Dataset entries
+--

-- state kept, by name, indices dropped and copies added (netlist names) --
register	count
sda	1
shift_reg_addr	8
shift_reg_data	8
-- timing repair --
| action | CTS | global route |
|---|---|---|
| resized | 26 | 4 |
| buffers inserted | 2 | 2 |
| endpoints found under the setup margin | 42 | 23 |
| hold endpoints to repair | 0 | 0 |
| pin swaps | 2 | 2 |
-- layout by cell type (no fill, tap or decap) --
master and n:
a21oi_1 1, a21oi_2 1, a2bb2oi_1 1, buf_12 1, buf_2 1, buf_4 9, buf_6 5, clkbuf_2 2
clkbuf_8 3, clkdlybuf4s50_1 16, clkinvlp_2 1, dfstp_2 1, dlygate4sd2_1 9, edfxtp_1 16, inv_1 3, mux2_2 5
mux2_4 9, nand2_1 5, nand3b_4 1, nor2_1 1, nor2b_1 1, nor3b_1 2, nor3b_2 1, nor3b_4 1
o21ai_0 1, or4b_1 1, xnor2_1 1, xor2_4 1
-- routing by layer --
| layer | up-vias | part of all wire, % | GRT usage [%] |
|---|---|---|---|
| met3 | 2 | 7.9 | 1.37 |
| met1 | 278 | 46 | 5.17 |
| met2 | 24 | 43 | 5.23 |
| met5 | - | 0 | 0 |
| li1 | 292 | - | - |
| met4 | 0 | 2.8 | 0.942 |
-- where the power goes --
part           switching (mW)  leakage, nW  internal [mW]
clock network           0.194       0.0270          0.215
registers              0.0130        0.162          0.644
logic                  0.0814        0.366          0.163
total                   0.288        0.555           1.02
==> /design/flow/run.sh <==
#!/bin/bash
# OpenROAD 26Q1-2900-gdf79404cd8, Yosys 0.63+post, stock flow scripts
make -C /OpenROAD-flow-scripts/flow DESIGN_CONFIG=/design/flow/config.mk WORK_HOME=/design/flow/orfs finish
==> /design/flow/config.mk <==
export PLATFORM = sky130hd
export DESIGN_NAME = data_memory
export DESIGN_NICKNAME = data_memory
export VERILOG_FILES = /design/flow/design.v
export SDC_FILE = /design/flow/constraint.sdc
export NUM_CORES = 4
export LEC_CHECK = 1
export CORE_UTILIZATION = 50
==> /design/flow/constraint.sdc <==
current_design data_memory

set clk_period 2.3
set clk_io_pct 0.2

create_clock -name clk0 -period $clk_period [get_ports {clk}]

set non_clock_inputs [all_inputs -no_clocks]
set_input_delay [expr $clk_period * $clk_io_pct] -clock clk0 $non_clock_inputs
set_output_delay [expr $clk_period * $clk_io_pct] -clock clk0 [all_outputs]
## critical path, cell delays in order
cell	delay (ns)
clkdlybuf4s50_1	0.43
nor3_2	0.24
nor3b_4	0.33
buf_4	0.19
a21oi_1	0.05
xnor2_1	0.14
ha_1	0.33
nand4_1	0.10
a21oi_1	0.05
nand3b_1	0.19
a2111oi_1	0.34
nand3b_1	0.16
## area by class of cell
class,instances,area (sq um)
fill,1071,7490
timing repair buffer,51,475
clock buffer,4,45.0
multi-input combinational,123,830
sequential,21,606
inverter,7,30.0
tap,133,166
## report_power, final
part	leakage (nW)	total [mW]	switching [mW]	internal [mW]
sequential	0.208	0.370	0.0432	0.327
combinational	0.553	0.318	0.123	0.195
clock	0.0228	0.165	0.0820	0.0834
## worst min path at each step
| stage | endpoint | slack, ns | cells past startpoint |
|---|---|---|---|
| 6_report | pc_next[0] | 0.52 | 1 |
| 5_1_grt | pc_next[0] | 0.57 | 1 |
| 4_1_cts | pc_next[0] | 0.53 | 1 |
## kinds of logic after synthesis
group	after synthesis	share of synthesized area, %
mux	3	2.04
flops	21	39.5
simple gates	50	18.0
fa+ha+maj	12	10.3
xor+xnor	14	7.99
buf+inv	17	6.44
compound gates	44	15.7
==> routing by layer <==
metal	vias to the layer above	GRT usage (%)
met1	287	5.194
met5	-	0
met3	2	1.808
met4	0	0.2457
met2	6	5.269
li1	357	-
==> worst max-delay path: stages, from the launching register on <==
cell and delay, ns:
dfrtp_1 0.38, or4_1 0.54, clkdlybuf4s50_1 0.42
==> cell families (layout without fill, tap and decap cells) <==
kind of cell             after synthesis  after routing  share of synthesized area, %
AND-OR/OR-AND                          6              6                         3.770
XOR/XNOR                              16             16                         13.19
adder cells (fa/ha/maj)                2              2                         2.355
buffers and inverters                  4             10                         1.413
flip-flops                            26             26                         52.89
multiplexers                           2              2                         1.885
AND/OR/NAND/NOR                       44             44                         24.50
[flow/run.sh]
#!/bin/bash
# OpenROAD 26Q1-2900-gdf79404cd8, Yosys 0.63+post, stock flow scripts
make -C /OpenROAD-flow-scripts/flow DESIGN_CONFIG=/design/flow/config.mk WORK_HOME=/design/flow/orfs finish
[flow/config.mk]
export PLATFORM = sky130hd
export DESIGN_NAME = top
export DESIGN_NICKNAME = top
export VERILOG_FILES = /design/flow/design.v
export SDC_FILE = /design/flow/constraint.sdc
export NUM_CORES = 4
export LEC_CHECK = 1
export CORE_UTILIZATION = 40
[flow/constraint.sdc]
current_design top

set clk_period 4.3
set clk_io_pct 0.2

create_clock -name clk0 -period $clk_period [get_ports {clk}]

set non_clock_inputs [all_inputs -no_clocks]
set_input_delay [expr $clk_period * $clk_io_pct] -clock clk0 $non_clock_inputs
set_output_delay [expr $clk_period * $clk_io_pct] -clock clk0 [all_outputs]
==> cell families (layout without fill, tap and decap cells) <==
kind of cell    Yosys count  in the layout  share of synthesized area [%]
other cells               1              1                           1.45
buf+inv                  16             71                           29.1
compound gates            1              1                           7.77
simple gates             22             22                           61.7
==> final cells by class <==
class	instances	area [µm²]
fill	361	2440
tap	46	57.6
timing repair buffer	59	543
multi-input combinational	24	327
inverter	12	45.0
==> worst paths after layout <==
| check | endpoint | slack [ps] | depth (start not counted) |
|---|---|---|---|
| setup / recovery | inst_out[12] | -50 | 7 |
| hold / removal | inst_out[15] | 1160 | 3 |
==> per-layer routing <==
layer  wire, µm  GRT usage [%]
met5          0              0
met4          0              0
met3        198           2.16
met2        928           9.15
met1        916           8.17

+--

**Goal of the exercise**
Copy out every line of the data where the word "setup" occurs.

**Exercise response**
| endpoints found under the setup margin | 42 | 23 |
| setup / recovery | inst_out[12] | -50 | 7 |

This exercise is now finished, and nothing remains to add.